The P700 triplet state in an intact environment detected by ODMR - A well resolved triplet minus singlet spectrum

Optically detected magnetic resonance (ODMR) of P700 triplet state has been performed in large photosystem I (PSI) particles. The 'intactness' of the P700 environment in the PSI particles has been proved by the comparison of the spectra with those obtained in thylakoids and leaves. Effect of degradation of the samples on the spectra has also been tested. When detected in 'native' PSI centers the microwaves induced triplet-minus-singlet absorption spectra (T - S) show very sharp features which allow to estimate the minimum number of bands involved in the change of the electronic state of the primary donor (singlet to triplet), and can be interpreted in terms of interactions among pigments in the reaction center. The analogy with the reaction centers of purple bacteria is discussed. The previously published spectra (H.J. den Blanken, A.J. Hoff, Biochim. Biophys. Acta 724 (1983) 52-61; J. Vrieze, P. Cast, A.J. Hoff, J. Phys.

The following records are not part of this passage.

==> try-maple: inputs <==
==> flow/design.v (excerpt) <==
module FAdd(
    input rst,
    input clk,
    input  [31:0]               a,
    input  [31:0]               b,
    output reg [31:0]           c,
    output reg [2:0]           state
);
    parameter NAN = 32'b01111111100000000000000000000001;  
    parameter ZERO = 32'b0;  
    wire a_s = a[31];
    wire b_s = b[31];
    wire [7:0] a_e = a[30:23];
    wire [7:0] b_e = b[30:23];
    wire [22:0] a_m = a[22:0];
    wire [22:0] b_m = b[22:0];
    wire a_e_max = a_e == 8'b11111111;
    wire b_e_max = b_e == 8'b11111111;
    wire a_e_min = a_e == 8'b0;
    wire b_e_min = b_e == 8'b0;
    wire a_m_min = a_m == 23'b0;
    wire b_m_min = b_m == 23'b0;
    wire a_inf = a_e_max & a_m_min;
    wire b_inf = b_e_max & b_m_min;
    wire a_nan = a_e_max & ~a_m_min;
    wire b_nan = b_e_max & ~b_m_min;
    wire a_zero = a_e_min & a_m_min;
    wire b_zero = b_e_min & b_m_min;
    wire a_denorm = a_e_min & ~a_m_min;
    wire b_denorm = b_e_min & ~b_m_min;
    wire inverse = (a_s ^ b_s) & (a_e == b_e) & (a_m == b_m);
    wire special_case = a_nan | b_nan | a_inf | b_inf | a_zero | b_zero | inverse;
    wire [31:0] special_output = (a_nan | b_nan) ? NAN :
    a_inf ? ((b_inf & (a_s ^ b_s)) ? NAN : a) :
    b_inf ? b :
    a_zero ? ((b_zero & (a_s ^ b_s) ? ZERO : b)) :
    b_zero ? a :
    inverse ? ZERO : 32'hffffffff;
    reg a_sign;
    reg b_sign;
    reg [26:0] a_add;
    reg [26:0] b_add;
    reg [7:0] a_exp;
    reg [7:0] b_exp;
  ...
make LEC_CHECK=0 ABC_AREA=0 CAP_MARGIN=20 CELL_PAD_IN_SITES_DETAIL_PLACEMENT=0 CORE_ASPECT_RATIO=0.89 CORE_MARGIN=8 CORE_UTILIZATION=45 CTS_CLUSTER_DIAMETER=198 GPL_TIMING_DRIVEN=0 MAX_ROUTING_LAYER=met4 SETUP_SLACK_MARGIN=0.59 SLEW_MARGIN=20 TNS_END_PERCENT=10 finish   # period 4.56 ns
run.sh (not shown) runs the stock make flow with config.mk's settings and CLKGATE_MAP_FILE=.
==> try-fjord (differences from try-maple) <==
ABC_AREA = unset   (was 0)
CELL_PAD_IN_SITES_DETAIL_PLACEMENT = unset   (was 0)
CORE_ASPECT_RATIO = unset   (was 0.89)
CORE_MARGIN = 2   (was 8)
CORE_UTILIZATION = 72   (was 45)
CTS_CLUSTER_DIAMETER = unset   (was 198)
CTS_CLUSTER_SIZE = 14   (was unset)
GPL_TIMING_DRIVEN = unset   (was 0)
MAX_ROUTING_LAYER = unset   (was met4)
SETUP_SLACK_MARGIN = -0.4   (was 0.59)
TNS_END_PERCENT = unset   (was 10)
==> flow/constraint.sdc (replaced) <==
create_clock -name core_clock -period 4.16 [get_ports {clk}]
set_input_delay 0.8320 -clock core_clock [delete_from_list [all_inputs] [get_ports {clk}]]
set_output_delay 0.8320 -clock core_clock [all_outputs]
set_load 0.01 [all_outputs]
==> try-ember (differences from try-maple) <==
ABC_AREA = unset   (was 0)
CELL_PAD_IN_SITES_DETAIL_PLACEMENT = unset   (was 0)
CORE_ASPECT_RATIO = unset   (was 0.89)
CORE_MARGIN = 2   (was 8)
CORE_UTILIZATION = 72   (was 45)
CTS_CLUSTER_DIAMETER = 384   (was 198)
CTS_CLUSTER_SIZE = 100   (was unset)
GPL_TIMING_DRIVEN = unset   (was 0)
MAX_ROUTING_LAYER = unset   (was met4)
SETUP_SLACK_MARGIN = 2.14   (was 0.59)
TNS_END_PERCENT = 5   (was 10)
==> flow/constraint.sdc (replaced) <==
create_clock -name core_clock -period 7.16 [get_ports {clk}]
set_input_delay 1.4320 -clock core_clock [delete_from_list [all_inputs] [get_ports {clk}]]
set_output_delay 1.4320 -clock core_clock [all_outputs]
set_load 0.01 [all_outputs]
==> try-violet (differences from try-maple) <==
ABC_AREA = unset   (was 0)
CELL_PAD_IN_SITES_DETAIL_PLACEMENT = unset   (was 0)
CORE_ASPECT_RATIO = unset   (was 0.89)
CORE_MARGIN = 2   (was 8)
CORE_UTILIZATION = 40   (was 45)
CTS_CLUSTER_DIAMETER = 398   (was 198)
CTS_CLUSTER_SIZE = 99   (was unset)
GPL_TIMING_DRIVEN = unset   (was 0)
MAX_ROUTING_LAYER = unset   (was met4)
SETUP_SLACK_MARGIN = unset   (was 0.59)
TNS_END_PERCENT = 15   (was 10)
==> flow/constraint.sdc (replaced) <==
create_clock -name core_clock -period 10.0 [get_ports {clk}]
set_input_delay 2.0000 -clock core_clock [delete_from_list [all_inputs] [get_ports {clk}]]
set_output_delay 2.0000 -clock core_clock [all_outputs]
set_load 0.01 [all_outputs]
==> results <==
| item | try-maple | try-ember | try-violet | try-fjord |
|---|---|---|---|---|
| Number of antenna violations at the first check in global routing | 0 | 1 | 2 | 0 |
| Result of the run | timing/DRC/antenna clean | timing/DRC/antenna clean | timing/DRC/antenna clean | complete, but fails checks |
| Violated checks | - | - | - | negative setup slack |
| Setup slack of the critical path after layout | 0.4625 ns | 2.455 ns | 4.733 ns | -0.07496 ns |
| Count of buffers not belonging to the clock network in the layout | 203 | 116 | 113 | 156 |
| Clock-cell share of area | 4.182% | 4.068% | 3.769% | 3.629% |
| Met2 track utilization from global routing | 41.97% | 73.84% | 45.25% | 73.22% |
| Leakage power | 5.973 nW | 5.812 nW | 5.778 nW | 5.957 nW |
| Max_slew headroom | 31.92% | 26.69% | 16.56% | 15.69% |
| Synthesis-to-layout area growth | 17.96% | 12.99% | 14.58% | 15.04% |
| DRC marker count from the first detailed-route iteration | 1841 | 2437 | 1532 | 2536 |
| Area of combinational cells with multiple inputs | 8013 um^2 | 8043 um^2 | 8056 um^2 | 8054 um^2 |
| Wire length on met2 | 21970 um | 20150 um | 22010 um | 20250 um |
| Highest metal layer with signal wires | met4 | met5 | met4 | met4 |
| Number of tap instances | 390 | 229 | 442 | 229 |
| Seq group | 0.00196 W | 0.00128 W | 0.000910 W | 0.00219 W |
| Buffer share of cell area | 10.19% | 7.712% | 7.337% | 9.644% |
| Fill count | 2656 | 1113 | 3138 | 1055 |
| Floorplan Core Area | 28370 um^2 | 17840 um^2 | 32290 um^2 | 17840 um^2 |
| Init Core Util | 45.95% | 73.08% | 40.38% | 73.08% |
| Number of search-and-repair iterations in the first detailed-routing pass | 6 | 9 | 9 | 12 |
| Clk ins delay skew pair | 0.45 ns | 0.44 ns | 0.47 ns | 0.44 ns |
| Highest ir drop seen on vdd | 0.2804 mV | 0.1986 mV | 0.1302 mV | 0.3487 mV |
| Placement Setup Slack | 0.1673 ns | 2.080 ns | 4.176 ns | 0.1562 ns |
| R2r setup slk | 0.46 ns | 2.45 ns | 5.56 ns | -0.07 ns |
| Setup TNS | 0 ns | 0 ns | 0 ns | -0.07496 ns |
| Reg2reg path depth | 14 | 12 | 12 | 12 |
| Delay contributed by the slowest stage of the critical path | 0.69 ns | 0.69 ns | 0.82 ns | 0.60 ns |
Power and IR drop assume default switching activity.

Chem. 100 (1996) 9960-9967) obtained in particles having smaller antenna size, resemble the ones obtained in our degraded samples: it is suggested that the isolation procedure to small particles may produce an increase in the heterogeneity of the environment of the primary donor and/or a change of the mutual orientations and interactions among pigments. The fluorescence detected magnetic resonance (FDMR) in large PSI particles supports an excitation energy transfer model derived from time resolved optical studies (R. Van Grondelle, J.P. Dekker, T. Gillbro, V. Sundstrom, Biochim. Biophys. Acta 1187 (1994) 1-65) and adapted for helium temperature, characterized by the presence of antenna pools emitting at 690, 720 and 735 nm, respectively. The FDMR signal of P700 changes sign (from positive to negative) when detected at emission wavelength shorter than 700 nm. Comparison of FDMR of P700 triplet state in large PSI-200 particles, in thylakoids and, for the first time, in leaves has been done. (C) 1997 Elsevier Science B.V.